Definition
An instrument approach, departure, or other instrument procedure designed and published specifically for helicopter use. Copter procedures are restricted to helicopters and typically allow for slower approach speeds, steeper descent angles, and lower minimums than equivalent fixed-wing procedures. They are identified on approach charts with the prefix 'COPTER' in the procedure title (for example, COPTER ILS or LOC RWY 6).
Plain English
An instrument procedure made just for helicopters. Because helicopters can fly slower and descend more steeply than airplanes, these procedures can offer lower minimum altitudes and tighter paths than the standard versions used by airplanes.
Context Anchor
Seen on helicopter instrument approach charts when planning or flying an approach to an airport in instrument conditions.
Derivation
"Copter" is the common shortened form of "helicopter." In this term, it is not casual slang; it is the FAA’s chart label showing that the procedure is intended for helicopters.
Why Pilots Care
Helicopter pilots flying IFR can often get into airports and heliports with weather minimums lower than fixed-wing pilots are allowed, but only when they fly a Copter procedure and meet its specific requirements.

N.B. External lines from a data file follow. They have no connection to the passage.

## src/rtl/mips_ctrl_pkg.sv

```systemverilog
// Shared encodings for the multi-cycle MIPS control unit: states, opcodes, functs and mux selects.
// MIPS_CTRL_IMM_LOGIC_EN adds the IMMEX state for andi/ori/xori.
package mips_ctrl_pkg;

   typedef enum logic [3:0] {
      S_FETCH   = 4'd0,
      S_DECODE  = 4'd1,
      S_MEMADR  = 4'd2,
      S_MEMRD   = 4'd3,
      S_MEMWB   = 4'd4,
      S_MEMWR   = 4'd5,
      S_RTYPEEX = 4'd6,
      S_RTYPEWB = 4'd7,
      S_BEQEX   = 4'd8,
      S_ADDIEX  = 4'd9,
      S_ADDIWB  = 4'd10,
`ifdef MIPS_CTRL_IMM_LOGIC_EN
      S_JEX     = 4'd11,
      S_IMMEX   = 4'd12
`else
      S_JEX     = 4'd11
`endif
   } state_e;

   localparam logic [5:0] OP_RTYPE = 6'b000000;
   localparam logic [5:0] OP_LW    = 6'b100011;
   localparam logic [5:0] OP_SW    = 6'b101011;
   localparam logic [5:0] OP_BEQ   = 6'b000100;
   localparam logic [5:0] OP_ADDI  = 6'b001000;
   localparam logic [5:0] OP_J     = 6'b000010;
   localparam logic [5:0] OP_ANDI  = 6'b001100;
   localparam logic [5:0] OP_ORI   = 6'b001101;
   localparam logic [5:0] OP_XORI  = 6'b001110;

   localparam logic [5:0] FUNCT_ADD = 6'b100000;
   localparam logic [5:0] FUNCT_SUB = 6'b100010;
   localparam logic [5:0] FUNCT_AND = 6'b100100;
   localparam logic [5:0] FUNCT_OR  = 6'b100101;
   localparam logic [5:0] FUNCT_XOR = 6'b100110;
   localparam logic [5:0] FUNCT_NOR = 6'b100111;
   localparam logic [5:0] FUNCT_SLT = 6'b101010;

   localparam logic [3:0] ALUOP_ADD = 4'b0000;
   localparam logic [3:0] ALUOP_SUB = 4'b0010;
   localparam logic [3:0] ALUOP_AND = 4'b0100;
   localparam logic [3:0] ALUOP_OR  = 4'b0101;
   localparam logic [3:0] ALUOP_XOR = 4'b0110;
   localparam logic [3:0] ALUOP_NOR = 4'b0111;
   localparam logic [3:0] ALUOP_SLT = 4'b1010;

   localparam logic [1:0] SRCB_B       = 2'b00;
   localparam logic [1:0] SRCB_FOUR    = 2'b01;
   localparam logic [1:0] SRCB_IMM     = 2'b10;
   localparam logic [1:0] SRCB_IMM_SH2 = 2'b11;

   localparam logic [1:0] PCSRC_ALU    = 2'b00;
   localparam logic [1:0] PCSRC_ALUOUT = 2'b01;
   localparam logic [1:0] PCSRC_JUMP   = 2'b10;

endpackage

```

## src/rtl/alu_decoder.sv

```systemverilog
// R-type funct field to ALU opcode decoder; funct_valid flags unsupported functs.
module alu_decoder
   import mips_ctrl_pkg::*;
(
   input  logic [5:0] funct,
   output logic [3:0] alu_op,
   output logic       funct_valid
);

   always_comb begin
      alu_op      = ALUOP_ADD;
      funct_valid = 1'b1;
      case (funct)
         FUNCT_ADD: alu_op = ALUOP_ADD;
         FUNCT_SUB: alu_op = ALUOP_SUB;
         FUNCT_AND: alu_op = ALUOP_AND;
         FUNCT_OR:  alu_op = ALUOP_OR;
         FUNCT_XOR: alu_op = ALUOP_XOR;
         FUNCT_NOR: alu_op = ALUOP_NOR;
         FUNCT_SLT: alu_op = ALUOP_SLT;
         default:   funct_valid = 1'b0;
      endcase
   end

endmodule

```

## src/rtl/mips_multicycle_ctrl.sv

```systemverilog
// Multi-cycle MIPS control unit: Moore FSM driving ALU opcode and datapath enables.
// MIPS_CTRL_IMM_LOGIC_EN adds andi/ori/xori (IMMEX state) and the ExtZero output.
module mips_multicycle_ctrl
   import mips_ctrl_pkg::*;
#(
   parameter int unsigned STATE_W = 4
) (
   input  logic               CLK,
   input  logic               RST,
   input  logic [5:0]         Op,
   input  logic [5:0]         Funct,
   input  logic               Zero,
   output logic [3:0]         ALUOp,
   output logic               ALUSrcA,
   output logic [1:0]         ALUSrcB,
   output logic               IorD,
   output logic               IRWrite,
   output logic               MemWrite,
   output logic               RegDst,
   output logic               MemtoReg,
   output logic               RegWrite,
   output logic [1:0]         PCSrc,
   output logic               PCEn,
   output logic               IllegalOp,
`ifdef MIPS_CTRL_IMM_LOGIC_EN
   output logic               ExtZero,
`endif
   output logic [STATE_W-1:0] State
);

   state_e     state_q, state_d;
   logic [3:0] dec_alu_op;
   logic       dec_funct_valid;
   logic       ir_write, mem_write, reg_write, pc_en, illegal;
`ifdef MIPS_CTRL_IMM_LOGIC_EN
   logic       ext_zero;
`endif

   alu_decoder u_alu_decoder (
      .funct       (Funct),
      .alu_op      (dec_alu_op),
      .funct_valid (dec_funct_valid)
   );

   always_ff @(posedge CLK or negedge RST) begin
      if (!RST) state_q <= S_FETCH;
      else      state_q <= state_d;
   end

   always_comb begin
      state_d   = S_FETCH;
      ALUOp     = ALUOP_ADD;
      ALUSrcA   = 1'b0;
      ALUSrcB   = SRCB_B;
      IorD      = 1'b0;
      RegDst    = 1'b0;
      MemtoReg  = 1'b0;
      PCSrc     = PCSRC_ALU;
      ir_write  = 1'b0;
      mem_write = 1'b0;
      reg_write = 1'b0;
      pc_en     = 1'b0;
      illegal   = 1'b0;
`ifdef MIPS_CTRL_IMM_LOGIC_EN
      ext_zero  = 1'b0;
`endif
      case (state_q)
         S_FETCH: begin
            ALUSrcB  = SRCB_FOUR;
            ir_write = 1'b1;
            pc_en    = 1'b1;
            state_d  = S_DECODE;
         end
         S_DECODE: begin
            ALUSrcB = SRCB_IMM_SH2;
            case (Op)
               OP_LW, OP_SW: state_d = S_MEMADR;
               OP_RTYPE:     state_d = S_RTYPEEX;
               OP_BEQ:       state_d = S_BEQEX;
               OP_ADDI:      state_d = S_ADDIEX;
               OP_J:         state_d = S_JEX;
`ifdef MIPS_CTRL_IMM_LOGIC_EN
               OP_ANDI, OP_ORI, OP_XORI: state_d = S_IMMEX;
`endif
               default:      illegal = 1'b1;
            endcase
         end
         S_MEMADR: begin
            ALUSrcA = 1'b1;
            ALUSrcB = SRCB_IMM;
            state_d = (Op == OP_SW) ? S_MEMWR : S_MEMRD;
         end
         S_MEMRD: begin
            IorD    = 1'b1;
            state_d = S_MEMWB;
         end
         S_MEMWB: begin
            MemtoReg  = 1'b1;
            reg_write = 1'b1;
         end
         S_MEMWR: begin
            IorD      = 1'b1;
            mem_write = 1'b1;
         end
         S_RTYPEEX: begin
            ALUSrcA = 1'b1;
            ALUOp   = dec_alu_op;
            // An unsupported funct aborts straight back to FETCH so no writeback happens.
            if (dec_funct_valid) state_d = S_RTYPEWB;
            else                 illegal = 1'b1;
         end
         S_RTYPEWB: begin
            RegDst    = 1'b1;
            reg_write = 1'b1;
         end
         S_BEQEX: begin
            ALUSrcA = 1'b1;
            ALUOp   = ALUOP_SUB;
            PCSrc   = PCSRC_ALUOUT;
            pc_en   = Zero;
         end
         S_ADDIEX: begin
            ALUSrcA = 1'b1;
            ALUSrcB = SRCB_IMM;
            state_d = S_ADDIWB;
         end
         S_ADDIWB: begin
            reg_write = 1'b1;
         end
         S_JEX: begin
            PCSrc = PCSRC_JUMP;
            pc_en = 1'b1;
         end
`ifdef MIPS_CTRL_IMM_LOGIC_EN
         S_IMMEX: begin
            ALUSrcA  = 1'b1;
            ALUSrcB  = SRCB_IMM;
            ext_zero = 1'b1;
            case (Op)
               OP_ANDI: ALUOp = ALUOP_AND;
               OP_ORI:  ALUOp = ALUOP_OR;
               default: ALUOp = ALUOP_XOR;
            endcase
            state_d = S_ADDIWB;
         end
`endif
         default: state_d = S_FETCH;
      endcase
   end

   // Write strobes are masked by reset so an aborted instruction commits nothing.
   assign IRWrite   = ir_write  & RST;
   assign MemWrite  = mem_write & RST;
   assign RegWrite  = reg_write & RST;
   assign PCEn      = pc_en     & RST;
   assign IllegalOp = illegal   & RST;
`ifdef MIPS_CTRL_IMM_LOGIC_EN
   assign ExtZero   = ext_zero;
`endif
   assign State     = STATE_W'(state_q);

endmodule
```

## config.mk

```make
export PLATFORM = sky130hd
export DESIGN_NAME = mips_multicycle_ctrl
export DESIGN_NICKNAME = d
export VERILOG_FILES = /design/src/rtl/mips_ctrl_pkg.sv /design/src/rtl/alu_decoder.sv /design/src/rtl/mips_multicycle_ctrl.sv
export SDC_FILE = /design/constraint.sdc
export NUM_CORES = 1
export LEC_CHECK = 0
export CAP_MARGIN = 20
export CORE_UTILIZATION = 30
export CTS_CLUSTER_SIZE = 28
export DETAILED_ROUTE_END_ITERATION = 6
export PLACE_DENSITY_LB_ADDON = 0.15
export REMOVE_ABC_BUFFERS = 1
export SETUP_SLACK_MARGIN = 0.02
export SLEW_MARGIN = 0
export SYNTH_ARGS = -nofsm -noshare
export SYNTH_HDL_FRONTEND = slang
export SYNTH_SLANG_ARGS = --single-unit
```

## constraint.sdc

```tcl
create_clock -name CLK -period 2 [get_ports CLK]
set_input_delay 0.6 -clock CLK [delete_from_list [all_inputs] [get_ports CLK]]
set_output_delay 0.6 -clock CLK [all_outputs]
set_load 0.05 [all_outputs]
```

==> impl_metrics.tcl, run 1 <==
set metrics [dict create \
    synth_seq_cells 4 \
    pre_cts_ws_ps -600.3 \
    synth_fa_ha_area_frac 0 \
    avgSynthCellArea_um2 7.038 \
    hold_buffers 0 \
    cts.sinks 4 \
    dp_hpwl_um 1714 \
    cts-resized-gates 72 \
    ys_warn_count 0 \
    synthSimpleGateAreaFrac 0.4469 \
    tool.error "[ERROR DPL-0038] Utilization greater than 100%, impossible to legalize" \
    cts_buffers 3 \
    last-stage-reached "4_1_cts" \
    die_h_um 43.10 \
    status "aborted with a tool error" \
    yosys.area.top_type "dfrtp_1" \
    pin_count 36 \
    die_w_um 43.10 \
    synth_top_family_by_area "simple AND/OR/NAND/NOR gates" \
    synth.area.top_cells "dfrtp_1 20%, nand2b_1 7.4%, nor2_1 6.7%, nor3_1 5.9%, o21ai_0 5.9%" \
    synth_cells 72 \
    async_flop_share 1.000 \
    synth_seq_area_share 0.1975 \
    yosysMostFrequentCell "nor2_1" \
    initial_core_util 0.3287 \
    yosysTopAreaCellShare 0.1975 \
    gp_congestion 0.8395 \
    synth-edff-count 0 \
    num_rows 14 \
    cts.root.buffer_cell "clkbuf_4" \
    post_cts.repair.setup_buffers 16 \
    synth_compound_area_frac 0.2346 \
    ys_types 29 \
    synth_commonest_cells "9 x nor2_1, 6 x nand2b_1, 6 x nor3_1, 6 x o21ai_0" \
    cts-htree-levels 1 \
    synthFlopType "dfrtp_1" \
    portBuffers 35 \
    synth_xor_area_frac 0.05185 \
    synth.area.mux_share 0.02222 \
    clk_path_buf_depth 2 \
    synth_area_um2 506.7 \
]
-- per-stage QoR --
stage                     instance area (um2)  hold slack, ps  std cells
after detailed placement                 1296           699.1        150
after global placement                   1296           682.4        150
after floorplan                         498.0           304.4         70
-- cells by family after synthesis --
family | count (synthesis)
xor+xnor | 3
mux | 1
compound gates | 18
flops | 4
buf+inv | 6
simple gates | 40
==> run 2, diff against run 1 <==
--- a/config.mk
+++ b/config.mk
@@ -6,12 +6,11 @@
 export NUM_CORES = 1
 export LEC_CHECK = 0
 export CAP_MARGIN = 20
-export CORE_UTILIZATION = 30
-export CTS_CLUSTER_SIZE = 28
+export CORE_AREA = 2 2 63 65
 export DETAILED_ROUTE_END_ITERATION = 6
+export DIE_AREA = 0 0 65 67
 export PLACE_DENSITY_LB_ADDON = 0.15
 export REMOVE_ABC_BUFFERS = 1
-export SETUP_SLACK_MARGIN = 0.02
 export SLEW_MARGIN = 0
 export SYNTH_ARGS = -nofsm -noshare
 export SYNTH_HDL_FRONTEND = slang
==> impl_metrics.tcl, run 2 <==
set metrics [dict create \
    status "finished, violations left" \
    failed_checks "setup timing" \
    die_h_um 67 \
    final_cell_mix "36 x buf_4, 19 x buf_12, 9 x buf_6, 7 x nand2b_4" \
    finalNetCount 167 \
    hold_viol 0 \
    grt_pass1_wl_um 4077 \
    synth_fa_ha_area_frac 0 \
    use_met3 0.02534 \
    cts_buffers 3 \
    vias 833 \
    yosys.area.top_type "dfrtp_1" \
    grt_max_degree 12 \
    core_area_mm2 0.003606 \
    wire_per_inst_um 12.28 \
    ant_nets 0 \
    synth_cells 72 \
    fin_hold_ws_ps 337.1 \
    end_kind "output pin" \
    dp_hpwl_um 1900 \
    setup_slack_ps -205.2 \
    antennaDiodeCount 0 \
    synthSimpleGateAreaFrac 0.4469 \
    synth_seq_cells 4 \
    clk_path_buf_depth 2 \
    grt_use_met2 0.2281 \
    die_w_um 65 \
    synthFlopType "dfrtp_1" \
    crit_start "Funct[4]" \
    drc 0 \
    final_area_mm2 0.001708 \
    ir_worst_vdd_v 0.0003410 \
    cp-start-kind "input port" \
    gr-usage-met1 0.1318 \
    largest_register_ffs 4 \
    fin_crit_ps 2205 \
    synth_seq_area_share 0.1975 \
    rr_worst_depth 4 \
    avgSynthCellArea_um2 7.038 \
    setup_viol_count_final 10 \
    crit_path_end "ALUOp[0]" \
    ys_warn_count 0 \
    area_growth_pct 237.0 \
    cts-htree-levels 1 \
    worstReg2RegEnd "State[1]" \
    tightestPinTransition_ps 295.1 \
    fmax_mhz 453.5 \
    yosysMostFrequentCell "nor2_1" \
    first_pass_iters 4 \
    finalCritPeriodShare 1.103 \
    required_ps 1400 \
    yosysTopAreaCellShare 0.1975 \
    maxCapViolCount 0 \
    crit_fanout 2 \
    p_leak_nw 0.7464 \
    relSlewSlack 0.8008 \
    overflow 0 \
    async_flop_share 1.000 \
    via_per_inst 4.207 \
    drt_iter0_drc 16 \
    hp-class "in2async" \
    cts.sinks 4 \
    grt.busiest_layer "met2" \
    num_rows 22 \
    crit_arrival_ps 1610 \
    antenna_found_initial 0 \
    rsz0062_at_grt "true" \
    initial_core_util 0.1405 \
    synth_compound_area_frac 0.2346 \
    worstReg2RegStart "State[3]" \
    wl_um 2432 \
    ff2ff_setup_slack_ps 620 \
    synth_area_um2 506.7 \
    gp_congestion 0.7505 \
    synth.area.mux_share 0.02222 \
    path_class "in2out" \
    grt_pass1_vias 856 \
    cts.root.buffer_cell "clkbuf_8" \
    clock-skew-final_ps 1.282 \
    synth.area.top_cells "dfrtp_1 20%, nand2b_1 7.4%, nor2_1 6.7%, nor3_1 5.9%, o21ai_0 5.9%" \
    ys_types 29 \
    clk_latency_ps 220 \
    synth_xor_area_frac 0.05185 \
    layout_commonest_cell "buf_4" \
    dpl_cell_area_mm2 0.001346 \
    pin_count 36 \
    synth_commonest_cells "9 x nor2_1, 6 x nand2b_1, 6 x nor3_1, 6 x o21ai_0" \
    power_per_cell_area_mw_per_mm2 1080 \
    clkSlewWorstSetupHoldPaths_ps 30 \
    layout-drive-gt1-share 0.7533 \
    grt_usage 0.1235 \
    tritoncts "built" \
    portBuffers 35 \
    slew_violations 0 \
    fin_util 0.4736 \
    pre_cts_ws_ps -598.5 \
    synth-edff-count 0 \
    synth_top_family_by_area "simple AND/OR/NAND/NOR gates" \
    p_total_mw 1.845 \
    dieArea_mm2 0.004355 \
]
## run 2: worst min-delay path by stage
stage	from	endpoint	slack [ps]	depth (start not counted)
2_1_floorplan	RST	State[0]	300	0
3_3_place_gp	State[2]	State[2]	660	3
3_5_place_dp	State[2]	State[2]	670	3
4_1_cts	RST	State[1]	340	2
5_1_grt	RST	State[1]	340	2
6_report	RST	State[0]	340	2
## run 2: critical path, stage by stage
cell,delay [ps]
buf_6,90
nand2b_4,130
or3_4,350
nor3_4,130
and2_4,170
buf_12,130
## run 2: cell families (layout without fill, tap and decap cells)
family	count (synthesis)	after routing
DFF	4	4
AOI/OAI and AO/OA	18	18
xor gates and xnor gates	3	3
buffers and inverters	6	84
muxes	1	1
and+or+nand+nor	40	40
## run 2: what timing repair did
item,CTS,global route
buffers inserted,10,0
resized for setup,87,12
pin swaps,15,12
hold buffers,0,0
gates cloned,0,0
setup endpoints to repair,12,15
## run 2: area by class of cell
| cell class | instances | area [um2] |
|---|---|---|
| fillers | 342 | 1898 |
| repair buffers | 77 | 880.8 |
| multi-input cells | 62 | 605.6 |
| flip-flops and latches | 4 | 102.6 |
| well taps | 48 | 60.06 |
| clock buffers | 3 | 41.29 |
| inverters | 4 | 17.52 |
## run 2: routing by layer
metal,vias to the layer above,wire length [um]
met1,380,981
met5,-,0
met2,30,1253
met4,0,54
li1,418,-
met3,5,143
## run 2: metrics by stage
stage / TNS [ps] / instances
after floorplan: -12080 / 70
after global placement: -4119 / 185
after detailed placement: -4260 / 185
after CTS: -1683 / 198
after global routing: -1844 / 198
final: -1161 / 198
## run 2: power by group
group	total [mW]	internal, mW	switching, mW
Sequential	0.139	0.108	0.0306
Clock	0.168	0.128	0.0401
Combinational	1.54	0.773	0.765
(Power assumes the default switching activity.)
==> run 3, diff against run 2 <==
--- a/config.mk
+++ b/config.mk
@@ -9,6 +9,7 @@
 export CORE_AREA = 2 2 63 65
 export DETAILED_ROUTE_END_ITERATION = 6
 export DIE_AREA = 0 0 65 67
+export HOLD_SLACK_MARGIN = 0.15
 export PLACE_DENSITY_LB_ADDON = 0.15
 export REMOVE_ABC_BUFFERS = 1
 export SLEW_MARGIN = 0
==> results of run 3 <==
No change in the layout: final DEF, timing and power equal those of run 2.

Using the wrong procedure, or applying airplane minimums to a Copter procedure, can compromise both legality and safety.
Intuition Check
Do not read "Copter Procedure" as any procedure a helicopter happens to fly. Here it means a specific FAA-published instrument approach procedure labeled for helicopter use only.
Example Sentence 1
The crew briefed the COPTER ILS RWY 6 approach into the hospital's nearby airport, taking advantage of the lower minimums available on the Copter procedure.
Example Sentence 2
Copter Procedures are listed separately on the approach plate and often show lower decision altitudes for helicopter pilots.